This answer has two stages,
- Diagnostics, what analytically has gone wrong?
- Where to go from here.
I am pretty confident about point 1. I've been in comparable situations and I know trees. Stage 2, is more open to opinion, however there's no point criticising something (point 1) without pointing out how it can be corrected (point 2).
If your question is within group heterogeneity, excepting for the large group of non-responders associated with D1, thats a different answer.
Low number of DEGs is about your control group? Difficult to comment because the DEG calculation is not declared, nor volcano plots, cut-offs, FDR etc...
You have to keep in mind this data mining and the there are some interesting groups emerging. For first stage analytics looks reasonable (low DEGs dunno).

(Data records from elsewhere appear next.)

[src/rtl/mc_control_unit.sv]
// Multicycle RV32 control FSM (IF/ID/EX/MEM/WB/HALT); outputs decode from state,
// instr and the handshake inputs. Define ECALL_HALT_EN to enable ECALL halting.
module mc_control_unit
  import mc_control_unit_pkg::*;
(
  input  logic        clk,
  input  logic        reset,
  input  logic [31:0] instr,
  input  logic        mem_ready,
  input  logic        alu_bcond,
  input  logic        is_halt_reg,
  output logic [3:0]  alu_op,
  output logic [1:0]  btype,
  output logic        alu_src_a,
  output logic [1:0]  alu_src_b,
  output logic        pc_write,
  output logic        i_or_d,
  output logic        mem_read,
  output logic        mem_write,
  output logic        ir_write,
  output logic        reg_write,
  output logic        mem_to_reg,
  output logic [1:0]  pc_src,
  output logic        is_halted,
  output logic [2:0]  state_out
);

  state_e     state_q;
  state_e     state_d;
  logic [6:0] opcode_s;
  logic [3:0] dec_alu_op_s;
  logic [1:0] dec_btype_s;
  logic       op_r_s;
  logic       op_imm_s;
  logic       op_load_s;
  logic       op_store_s;
  logic       op_branch_s;
  logic       op_jal_s;
  logic       op_jalr_s;
  logic       op_exec_s;
  logic       halt_req_s;
  logic       unused_bits_s;

  assign opcode_s    = instr[6:0];
  assign op_r_s      = (opcode_s == OP_R);
  assign op_imm_s    = (opcode_s == OP_IMM);
  assign op_load_s   = (opcode_s == OP_LOAD);
  assign op_store_s  = (opcode_s == OP_STORE);
  assign op_branch_s = (opcode_s == OP_BRANCH);
  assign op_jal_s    = (opcode_s == OP_JAL);
  assign op_jalr_s   = (opcode_s == OP_JALR);
  assign op_exec_s   = op_r_s | op_imm_s | op_load_s | op_store_s |
                       op_branch_s | op_jal_s | op_jalr_s;

`ifdef ECALL_HALT_EN
  assign halt_req_s    = (opcode_s == OP_SYSTEM) & is_halt_reg;
  assign unused_bits_s = ^{instr[31], instr[29:15], instr[11:7]};
`else
  assign halt_req_s    = 1'b0;
  assign unused_bits_s = ^{instr[31], instr[29:15], instr[11:7], is_halt_reg};
`endif

  alu_op_decode u_alu_op_decode (
    .opcode    (opcode_s),
    .funct3    (instr[14:12]),
    .funct7_b5 (instr[30]),
    .alu_op    (dec_alu_op_s),
    .btype     (dec_btype_s)
  );

  // Next-state and per-state control outputs; everything idles low under reset.
  always_comb begin
    state_d    = state_q;
    alu_op     = ALU_AND;
    btype      = BT_BEQ;
    alu_src_a  = SRCA_PC;
    alu_src_b  = SRCB_RS2;
    pc_write   = 1'b0;
    i_or_d     = 1'b0;
    mem_read   = 1'b0;
    mem_write  = 1'b0;
    ir_write   = 1'b0;
    reg_write  = 1'b0;
    mem_to_reg = 1'b0;
    pc_src     = PCS_PLUS4;
    is_halted  = 1'b0;
    if (reset) begin
      state_d = ST_IF;
    end else begin
      case (state_q)
        ST_IF: begin
          mem_read = 1'b1;
          ir_write = mem_ready;
          if (mem_ready) begin
            state_d = ST_ID;
          end else begin
            state_d = ST_IF;
          end
        end
        ST_ID: begin
          if (halt_req_s) begin
            state_d = ST_HALT;
          end else if (op_exec_s) begin
            state_d = ST_EX;
          end else begin
            // Unknown opcodes and non-halting ECALLs retire here as a NOP.
            pc_write = 1'b1;
            pc_src   = PCS_PLUS4;
            state_d  = ST_IF;
          end
        end
        ST_EX: begin
          alu_op    = dec_alu_op_s;
          btype     = dec_btype_s;
          alu_src_a = op_jal_s ? SRCA_PC : SRCA_RS1;
          alu_src_b = (op_r_s | op_branch_s) ? SRCB_RS2 : SRCB_IMM;
          if (op_branch_s) begin
            pc_write = 1'b1;
            pc_src   = alu_bcond ? PCS_ALU : PCS_PLUS4;
            state_d  = ST_IF;
          end else if (op_load_s | op_store_s) begin
            state_d = ST_MEM;
          end else begin
            state_d = ST_WB;
          end
        end
        ST_MEM: begin
          i_or_d    = 1'b1;
          mem_read  = op_load_s;
          mem_write = op_store_s;
          if (!mem_ready) begin
            state_d = ST_MEM;
          end else if (op_store_s) begin
            pc_write = 1'b1;
            pc_src   = PCS_PLUS4;
            state_d  = ST_IF;
          end else begin
            state_d = ST_WB;
          end
        end
        ST_WB: begin
          reg_write  = 1'b1;
          mem_to_reg = op_load_s;
          pc_write   = 1'b1;
          if (op_jal_s) begin
            pc_src = PCS_ALU;
          end else if (op_jalr_s) begin
            pc_src = PCS_JALR;
          end else begin
            pc_src = PCS_PLUS4;
          end
          state_d = ST_IF;
        end
        ST_HALT: begin
`ifdef ECALL_HALT_EN
          is_halted = 1'b1;
          state_d   = ST_HALT;
`else
          state_d   = ST_IF;
`endif
        end
        default: begin
          state_d = ST_IF;
        end
      endcase
    end
  end

  // State register with synchronous reset to IF.
  always_ff @(posedge clk) begin
    if (reset) begin
      state_q <= ST_IF;
    end else begin
      state_q <= state_d;
    end
  end

  assign state_out = state_q;

endmodule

Result You have 9-10 clusters and those are informative. You can see this because they are forming a checker-board across the heat-map.
Issue The issue is that the deeper branches below the 9-10 clusters are not informative. Do see? The deep branches are likely to be repositioned in different orders in different analyses. Those alternative order might make better biological sense. On the heat-map shown there's a risk of attaching two much important to deep branching orders for a UPMGA tree for a correlation dendrogram.
- Heterogeneity across the matrix is not permitted in UPGMA and causes artefacts - because you are trying to say there's a uniform rate when in most biology that assumption doesn't work. This will usually result in incorrect branching orders.
- You are forcing the data into a bifurcating tree: it might not be at all, could be a large polytomy (star tree).
- Even data sets designed for trees (correlation matrixes are not good data sets for trees) ... branching orders go wrong for loads of reasons.
The second stage analysis would be to take the correlation matrix and apply the neighbour-joining (nj) algorithm to it and see whether the deeper branch align differently. There are also much better tree methods, but that starts getting complicated fast, because there are alternative approaches, such as co-variance. Advanced tree methods (Bayes and ML) will model shifts heterogeneity - however it needs some expertise to get it working.
I'd start assessing the assumptions UPGMA vs neighbour-joining does that take me closer to a biological explanation, then a 9x9 checkboard? Thus would the number of squares in a checkerboard by greatly reduced via nj?
Machine learning Supervised learning (ML), is the trendy way into the data set and in this day an age thats probably the way I'd go. What I'd do is use the 9-10 clusters here as an initial assessment of the training targets. I'd then perform whats called a "feature selection analysis" and assess whether that output makes biological sense. The feature selection should start identifying what parts of your data are causing the shifts between those 9-10 clusters.